**** Excerpted records

$ cat src/rtl/uart_pkg.sv
// Shared UART definitions: receiver FSM state encoding and the default frame
// geometry reused by the transmitter and the baud-tick generator.
package uart_pkg;

  localparam int UART_NBITS      = 8;   // data bits per frame
  localparam int UART_OVERSAMPLE = 16;  // ticks per bit period

  typedef enum logic [2:0] {
    ST_IDLE   = 3'd0,
    ST_START  = 3'd1,
    ST_DATA   = 3'd2,
    ST_PARITY = 3'd3,
    ST_STOP   = 3'd4,
    ST_BREAK  = 3'd5
  } uart_state_e;

endpackage

$ cat src/rtl/uart_rx_sync.sv
// Two-flop synchronizer for the asynchronous serial line.
// Resets to 1 (idle line level) so a reset never looks like a start bit.
//   clk   : system clock
//   reset : async active-high reset
//   d_i   : asynchronous input
//   q_o   : synchronized output (2 clk latency)
module uart_rx_sync (
  input  logic clk,
  input  logic reset,
  input  logic d_i,
  output logic q_o
);

  logic [1:0] ff_q;

  always_ff @(posedge clk or posedge reset) begin
    if (reset) ff_q <= 2'b11;
    else       ff_q <= {ff_q[0], d_i};
  end

  assign q_o = ff_q[1];

endmodule

$ cat src/rtl/uart_rx.sv
// UART receiver: 16x (OVERSAMPLE) oversampled deserialiser with valid/ack
// output handshake, framing-error and overrun-error pulses.
// Optional even-parity check enabled by defining UART_RX_PARITY_EN, which adds
// a PARITY state and the parity_err output.
//   clk         : system clock
//   reset       : async active-high reset
//   tick        : OVERSAMPLE x baud enable pulse
//   Rx          : async serial line, idle high
//   rx_ack      : consumer ack, honoured only while rx_valid
//   rx_data     : last good received byte
//   rx_valid    : byte available, cleared by rx_ack
//   frame_err   : 1-clk pulse, stop bit sampled low
//   overrun_err : 1-clk pulse, capture over an unacked byte
//   parity_err  : 1-clk pulse, parity mismatch (UART_RX_PARITY_EN only)
//   busy        : FSM not in IDLE
module uart_rx
  import uart_pkg::*;
#(
  parameter int NBITS      = UART_NBITS,
  parameter int OVERSAMPLE = UART_OVERSAMPLE
) (
  input  logic             clk,
  input  logic             reset,
  input  logic             tick,
  input  logic             Rx,
  input  logic             rx_ack,
  output logic [NBITS-1:0] rx_data,
  output logic             rx_valid,
  output logic             frame_err,
  output logic             overrun_err,
`ifdef UART_RX_PARITY_EN
  output logic             parity_err,
`endif
  output logic             busy
);

  localparam int CW = $clog2(OVERSAMPLE);
  localparam int BW = $clog2(NBITS) + 1;
  localparam logic [CW-1:0] CNT_MID  = CW'(OVERSAMPLE/2 - 1);
  localparam logic [CW-1:0] CNT_LAST = CW'(OVERSAMPLE - 1);
  localparam logic [BW-1:0] BIT_LAST = BW'(NBITS - 1);

  logic rx_s;

  uart_rx_sync u_sync (
    .clk   (clk),
    .reset (reset),
    .d_i   (Rx),
    .q_o   (rx_s)
  );

  uart_state_e      state_q, state_d;
  logic [CW-1:0]    cnt_q, cnt_d;
  logic [BW-1:0]    bitcnt_q, bitcnt_d;
  logic [NBITS-1:0] shreg_q, shreg_d;
  logic [NBITS-1:0] data_q, data_d;
  logic             valid_q, valid_d;
  logic             ferr_q, ferr_d;
  logic             oerr_q, oerr_d;
  logic             capture;
`ifdef UART_RX_PARITY_EN
  logic             par_q, par_d;   // parity bit as received
  logic             perr_q, perr_d;
`endif

  always_ff @(posedge clk or posedge reset) begin
    if (reset) begin
      state_q  <= ST_IDLE;
      cnt_q    <= '0;
      bitcnt_q <= '0;
      shreg_q  <= '0;
      data_q   <= '0;
      valid_q  <= 1'b0;
      ferr_q   <= 1'b0;
      oerr_q   <= 1'b0;
`ifdef UART_RX_PARITY_EN
      par_q    <= 1'b0;
      perr_q   <= 1'b0;
`endif
    end else begin
      state_q  <= state_d;
      cnt_q    <= cnt_d;
      bitcnt_q <= bitcnt_d;
      shreg_q  <= shreg_d;
      data_q   <= data_d;
      valid_q  <= valid_d;
      ferr_q   <= ferr_d;
      oerr_q   <= oerr_d;
`ifdef UART_RX_PARITY_EN
      par_q    <= par_d;
      perr_q   <= perr_d;
`endif
    end
  end

  always_comb begin
    state_d  = state_q;
    cnt_d    = cnt_q;
    bitcnt_d = bitcnt_q;
    shreg_d  = shreg_q;
    data_d   = data_q;
    valid_d  = valid_q;
    ferr_d   = 1'b0;
    oerr_d   = 1'b0;
    capture  = 1'b0;
`ifdef UART_RX_PARITY_EN
    par_d    = par_q;
    perr_d   = 1'b0;
`endif

    unique case (state_q)
      ST_IDLE: begin
        if (tick && !rx_s) begin
          state_d = ST_START;
          cnt_d   = '0;
        end
      end
      ST_START: begin
        if (tick) begin
          if (cnt_q == CNT_MID) begin
            // Re-check the line at mid start bit to reject glitches.
            if (!rx_s) begin
              state_d  = ST_DATA;
              cnt_d    = '0;
              bitcnt_d = '0;
            end else begin
              state_d  = ST_IDLE;
            end
          end else begin
            cnt_d = cnt_q + 1'b1;
          end
        end
      end
      ST_DATA: begin
        if (tick) begin
          if (cnt_q == CNT_LAST) begin
            // LSB arrives first, so shift right and let it settle at bit 0.
            shreg_d  = {rx_s, shreg_q[NBITS-1:1]};
            bitcnt_d = bitcnt_q + 1'b1;
            cnt_d    = '0;
            if (bitcnt_q == BIT_LAST) begin
`ifdef UART_RX_PARITY_EN
              state_d = ST_PARITY;
`else
              state_d = ST_STOP;
`endif
            end
          end else begin
            cnt_d = cnt_q + 1'b1;
          end
        end
      end
`ifdef UART_RX_PARITY_EN
      ST_PARITY: begin
        if (tick) begin
          if (cnt_q == CNT_LAST) begin
            par_d   = rx_s;
            cnt_d   = '0;
            state_d = ST_STOP;
          end else begin
            cnt_d = cnt_q + 1'b1;
          end
        end
      end
`endif
      ST_STOP: begin
        if (tick) begin
          if (cnt_q == CNT_LAST) begin
            cnt_d = '0;
            if (rx_s) begin
              capture = 1'b1;
              state_d = ST_IDLE;
`ifdef UART_RX_PARITY_EN
              // Even parity: data bits plus parity bit must XOR to 0.
              perr_d  = par_q != (^shreg_q);
`endif
            end else begin
              ferr_d  = 1'b1;
              state_d = ST_BREAK;
            end
          end else begin
            cnt_d = cnt_q + 1'b1;
          end
        end
      end
      ST_BREAK: begin
        // Hold here until the line releases so a long break errors once.
        if (rx_s) state_d = ST_IDLE;
      end
      default: state_d = ST_IDLE;
    endcase

    if (rx_ack && valid_q) valid_d = 1'b0;

    // A capture overrides the ack clear; an ack in the same clk absorbs the
    // pending byte, so only an unacked pending byte counts as overrun.
    if (capture) begin
      data_d  = shreg_q;
      valid_d = 1'b1;
      oerr_d  = valid_q && !rx_ack;
    end
  end

  assign rx_data     = data_q;
  assign rx_valid    = valid_q;
  assign frame_err   = ferr_q;
  assign overrun_err = oerr_q;
  assign busy        = (state_q != ST_IDLE);
`ifdef UART_RX_PARITY_EN
  assign parity_err  = perr_q;
`endif

endmodule

$ cat config.mk
export PLATFORM = sky130hd
export DESIGN_NAME = uart_rx
export DESIGN_NICKNAME = d
export VERILOG_FILES = /design/src/rtl/uart_pkg.sv /design/src/rtl/uart_rx_sync.sv /design/src/rtl/uart_rx.sv
export SDC_FILE = /design/constraint.sdc
export NUM_CORES = 1
export LEC_CHECK = 0
export CAP_MARGIN = 5
export CORE_MARGIN = 1
export CORE_UTILIZATION = 24
export CTS_BUF_LIST = sky130_fd_sc_hd__clkbuf_2
export DETAILED_ROUTE_END_ITERATION = 10
export GPL_TIMING_DRIVEN = 0
export SYNTH_ARGS = -nofsm -noshare
export SYNTH_HDL_FRONTEND = slang
export SYNTH_SLANG_ARGS = --single-unit
export TNS_END_PERCENT = 50
$ cat constraint.sdc
create_clock -name clk -period 2.7 [get_ports clk]
set_input_delay 0.54 -clock clk [delete_from_list [all_inputs] [get_ports clk]]
set_output_delay 0.54 -clock clk [all_outputs]
set_load 0.03 [all_outputs]
**Word level (Yosys, flattened, before mapping)**

Index checks and enable logic that the tools add are counted.
Widths: inputs -> output; s select.

- Bits in registers: 32
- Bits in latches: 0
- Bits in writable memories: 0
- Bits in read-only memories: 0
- Output and inout bits: 12
- Word-level logic and storage cells: 80
- Memories: 0

- Add/subtract/negate cells: 2
- Multiply operators: 0
- Divide/modulo/power cells: 0
- Order comparisons: 0
- Equality and inequality tests: 19
- Shift operators: 0
- Mux-type cells: 35
- Bitwise logic cells: 0
- Reduce and logical (&&, ||, !) cells: 15

Operators with widths:

| kind | number |
|---|---|
| $mux 4 | 10 |
| $mux 3 | 10 |
| $ne 2x2->1 const B | 9 |
| $pmux 3 s5 | 1 |
| $pmux 4 s3 | 1 |
| $mux 1 | 11 |
| $reduce_and 9->1 | 1 |
| $add 4x1->4 const B | 2 |
| $eq 4x3->1 const B | 2 |
| $pmux 4 s2 | 1 |
| $eq 3x3->1 const B | 2 |
| $reduce_and 6->1 | 1 |
| $reduce_bool 3->1 | 2 |
| $reduce_and 5->1 | 1 |
| $eq 4x4->1 const B | 1 |
| $ne 2x1->1 const B | 2 |
| $reduce_bool 2->1 | 2 |
| $eq 3x1->1 const B | 1 |
| $eq 3x2->1 const B | 1 |
| $logic_and 1x1->1 | 3 |
| $logic_not 3->1 | 1 |
| $ne 3x3->1 const B | 1 |
| $reduce_and 3->1 | 1 |
| $logic_not 1->1 | 2 |
| 2 further kinds | 2 |

**Longest topological paths before layout**

Gate-level depths: netlist (run 1).

- Depth after elaboration: 5
- Mapped depth: 6
- Depth with buffers taken out: 6

**Modules after synthesis**

A second synthesis (run 1) with hierarchy kept.

- Cell total of the unflattened synthesis: 128
- Area, all modules: 1539.0 um^2

By module, submodules not included:

| module | instances | cells each | area an instance (um^2) | seq. area each (um^2) |
|---|---|---|---|---|
| uart_rx | 1 | 125 | 1482.7 | 750.7 |
| uart_rx_sync | 1 | 3 | 56.3 | 52.6 |

**Worst setup path after synthesis (run 1)**

Ideal clock, no wire load.

- Kind: reg2reg
- Start point: reg state_q[2]
- End point: reg state_q[0]
- Data arrival time: 1686 ps
- Required time: 2572 ps
- Setup slack: 887 ps
- Stages on the path, launching flop included: 6
- Buffers on the path: 0
- Period minus slack after synthesis: 1813 ps
- Cell sequence: dfrtp_1 -> or3_1 -> and3_1 -> o21ai_2 -> nand3_1 -> mux2_1

- Longest elaborated chain between the ends: 3
- Elaborated cells on any way between the ends: 16
- Those cells by class: 13 x eq/ne; 1 x mux; 2 x reduce/logical

Ends and longest elaborated chain:

| item | RTL line | text |
|---|---|---|
| start, declared | uart_rx.sv:52 | `uart_state_e state_q, state_d;` |
| start signal, assigned | uart_rx.sv:81 | `state_q <= state_d;` |
| $eq 3x3->1, or another cell as far along | uart_rx.sv:111 | `unique case (state_q)` |
| $ne 2x1->1 (no line) or $ne 2x2->1 (tied branches) | -- |  |
| $reduce_and 9->1 (no line) | -- |  |

Parallel ways exist; a longest one is shown, timed or not.
A chain may end at the register's enable or synchronous reset.

**Worst setup path in the final report (run 1)**

- Start point: reg state_q[2]
- End point: out busy

- Longest elaborated chain between the ends: 1

Ends and longest elaborated chain:

| item | RTL line | text |
|---|---|---|
| $reduce_bool 3->1 | uart_rx.sv:208 | `assign busy = (state_q != ST_IDLE);` |
| end, declared | uart_rx.sv:34 | `output logic busy` |

No other way between the ends.

==> impl_results.md, run 1 <==
- Post-CTS Setup Repair Bufs: 0
- Max incr delay on CP: 0.61 ns
- Highest clock rate: 424 MHz
- Cts hold-fix bufs: 0
- Ys flop type: dfrtp_1
- Synthesized Nets: 128
- Placer Congestion: 0.783
- Initial DRT Pass Iterations: 4
- Sequential area share after synthesis: 53.6%
- Core area: around 6000 um^2
- Chip Height: 81.0 um
- #FFs+latches synth: 32
- Row count: 28
- Synth top area cells: dfrtp_1 50%, mux2_4 8.0%, mux2_2 6.8%
- Setup CP Type: reg -> out
- DR WL/cell: 11.7 um
- Die area: 6570 um^2
- Cts bufs inserted: 5
- Routed Antenna Nets: 0
- Post_cts resized: 0
- Clock Sinks: 32
- Die span in x: 81.0 um
- Wirelength, routed: 2600 um
- Largest delay share family, worst path: buffers and inverters
- Vias in the first global route: 930
- Max-cap violations: 0
- Io pins: 17
- Worst Path Arrival: 1.82 ns
- Reg2reg start: cnt_q[0]
- CP max stage cell: clkdlybuf4s50_1
- FF-to-FF setup slack: 0.79 ns
- Peak VDD IR: 0.231 mV
- CP cell instances: or3_1 > clkdlybuf4s50_1
- Initial antenna violation count: 0
- Post-synth top area share: 50.1%
- First-pass GRT wire length: 4310 um
- Commonest non-fill, non-tap cells in the layout: 30 x dfrtp_1, 16 x clkdlybuf4s50_1, 9 x mux2_2, 8 x mux2_4, 7 x nand2_1
- Area delta synth->final: 21.7%
- Final hold slack: 0.370 ns
- Setup Skew: between 0.03 and 0.04 ns
- Final WS setup: roughly 0.34 ns
- Fin Setup TNS: 0 ns
- Clock Tree Buf Depth: 2
- DR vias: 976
- Worst slack, placed: 0.445 ns
- Diodes inserted: 0
- Min-delay src: u_sync.ff_q[0]
- Max FO, Critical Path: 3
- Starting Density: 25.2%
- Worst setup SP type: flip-flop
- Pin count of the biggest net entering global routing: 33
- Nets@finish: approximately 150
- Residual DRC: 0
- Number of DRC markers in iteration 0: 54
- GRT Overall Usage: 8.72%
- Htree depth: 2
- Worst Setup SP: state_q[2]
- Status: complete, no violations
- Synth area leader: dfrtp_1
- Gate Count Post-Synth: around 120
- Final min period: 2.36 ns
- Final hold vios: 0
- Total grt overflow: 0
- FFs w/ async S/R, synth: between 90% and 100%
- CTS tree: yes
- Worst rel slew slack: 61.1%
- EDFF count, synth: 0
- Worst Tran Pin Value: 0.580 ns
- Fin. max-slew vios: 0
- Vias per cell: 4.42
- Share of layout cells above drive strength 1: approximately 25%
- Mapped Area: 1500 um^2
- Hold WC Path Type: reg -> reg
- Buf/Inv on CP: 1
- Clk Tree Root Cell: clkbuf_2
- YS warnings: 0
- Post-DP HPWL: 1770 um
- Fin crit share: 87.4%
- Port buffer count: 16
- Synth cell types: 40
- RSZ-0062 raised after global routing: no
- Clock transition at path regs: 0.19 ns
- Leak: approximately 0.85 nW
- Final setup fails: 0
- Worst Setup End Kind: primary output
- Fill cell count: 607
- Most common cell after layout, fill and taps aside: dfrtp_1
- Critical Path RT: 2.16 ns
- Avg Cell Area, Syn: 12.4 um^2
- Power density over the cells: about 570 nW/um^2
- Clock latency on the worst-skew pair: 0.38 ns
==> final cells by class <==
| type | count | area (um^2) | area share, % |
|---|---|---|---|
| plain buffers | 5 | 30.0 | 1.65 |
| clock inverters | 3 | 18.8 | 1.03 |
| repair buffers | 17 | 188 | 10.3 |
| clock buffers | 5 | 25.0 | 1.37 |
| well taps | 75 | 93.8 | 5.14 |
| inverters | 4 | 15.0 | 0.823 |
| flip-flops and latches | 32 | 803 | 44.0 |
| multi-input cells | 80 | 651 | 35.7 |
==> logic make-up after synthesis <==
logic type / synth area share, %
mux: 16.3
simple gates: 14.8
buf+inv: 3.00
compound gates: 10.1
fa+ha+maj: 1.67
flops: 53.6
xor+xnor: 0.584
==> worst reg2reg max path: stages, from the launching register on <==
cell and delay, ns:
dfrtp_1 0.42, ha_1 0.23, nand2_1 0.14, or4_4 0.50
buf_6 0.17, mux2_4 0.31
==> final timing paths <==
kind / depth (start not counted) / endpoint
worst max-delay path: 2 / busy
worst min-delay path: 0 / u_sync.ff_q[1]
worst max register to register: 5 / rx_data[3]
worst min register to register: 0 / u_sync.ff_q[1]
max in group asynchronous: 3 / shreg_q[3]
min in group asynchronous: 2 / state_q[0]
==> registers in the layout (all words and copies together) (netlist names) <==
name	cells
bitcnt_q	4
cnt_q	4
rx_data	8
u_sync.ff_q	2
overrun_err	1
rx_valid	1
frame_err	1
shreg_q	8
state_q	3
==> through the flow <==
step	instance area [um^2]	util [%]	power, mW	instances
after CTS	1800	30.2	1.04	220
after global routing	1820	30.6	1.10	221
final	1820	30.6	1.03	221
after global placement	1750	29.4	0.797	212
after detailed placement	1750	29.4	0.800	212
after floorplan	1500	-	0.734	121
==> Yosys cell counts (2+ instances only) <==
cell / n
dfrtp_1: 30
mux2_2: 9
mux2_4: 8
nand2_1: 7
a21oi_1: 6
o21ai_1: 5
inv_1: 4
nor2_1: 4
nor2b_1: 4
buf_2: 3
nand3_1: 3
and3_1: 2
dfstp_2: 2
ha_1: 2
mux2_1: 2
nand3b_1: 2
nand4b_1: 2
o21ai_0: 2
o2bb2ai_1: 2
or3_1: 2
==> power breakdown <==
group	switching (mW)	internal (mW)	total (mW)	leakage, nW
Sequential	0.0296	0.509	0.538	0.436
Combinational	0.142	0.116	0.257	0.377
Clock	0.177	0.0624	0.239	0.0327
Total	0.348	0.687	1.03	0.845
==> per-layer routing <==
| metal | vias up | wire length, um | track usage, % |
|---|---|---|---|
| met3 | 5 | 118 | 3.37 |
| li1 | 487 | - | - |
| met4 | 0 | 30 | 2.68 |
| met2 | 23 | 1110 | 13.3 |
| met5 | - | 0 | 0 |
| met1 | 461 | 1330 | 11.3 |
Note: power is estimated with default switching activity, not from simulation.
==> run 2, diff against run 1 <==
--- a/config.mk
+++ b/config.mk
@@ -5,6 +5,7 @@
 export SDC_FILE = /design/constraint.sdc
 export NUM_CORES = 1
 export LEC_CHECK = 0
+export ABC_CLOCK_PERIOD_IN_PS = 2700
 export CAP_MARGIN = 5
 export CORE_MARGIN = 1
 export CORE_UTILIZATION = 24
==> constraint.sdc (replaced) <==
create_clock -name clk -period 2.7 [get_ports clk]
set_input_delay 0.54 -clock clk [delete_from_list [all_inputs] [get_ports clk]]
set_output_delay 0.54 -clock clk [all_outputs]
set_load 0.01 [all_outputs]
==> results of run 2 <==
The final DEF is identical to that of run 1. Status: complete, no violations.
Among the figures that moved: setup slack after layout 0.339 ns -> 0.454 ns; total power 1.03 mW -> 1.02 mW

********

Exercise objective -
Return, line for line and unchanged, the data from its first line through the line containing "deserialiser with valid/ack".

Response to this exercise -
$ cat src/rtl/uart_pkg.sv
// Shared UART definitions: receiver FSM state encoding and the default frame
// geometry reused by the transmitter and the baud-tick generator.
package uart_pkg;

  localparam int UART_NBITS      = 8;   // data bits per frame
  localparam int UART_OVERSAMPLE = 16;  // ticks per bit period

  typedef enum logic [2:0] {
    ST_IDLE   = 3'd0,
    ST_START  = 3'd1,
    ST_DATA   = 3'd2,
    ST_PARITY = 3'd3,
    ST_STOP   = 3'd4,
    ST_BREAK  = 3'd5
  } uart_state_e;

endpackage

$ cat src/rtl/uart_rx_sync.sv
// Two-flop synchronizer for the asynchronous serial line.
// Resets to 1 (idle line level) so a reset never looks like a start bit.
//   clk   : system clock
//   reset : async active-high reset
//   d_i   : asynchronous input
//   q_o   : synchronized output (2 clk latency)
module uart_rx_sync (
  input  logic clk,
  input  logic reset,
  input  logic d_i,
  output logic q_o
);

  logic [1:0] ff_q;

  always_ff @(posedge clk or posedge reset) begin
    if (reset) ff_q <= 2'b11;
    else       ff_q <= {ff_q[0], d_i};
  end

  assign q_o = ff_q[1];

endmodule

$ cat src/rtl/uart_rx.sv
// UART receiver: 16x (OVERSAMPLE) oversampled deserialiser with valid/ack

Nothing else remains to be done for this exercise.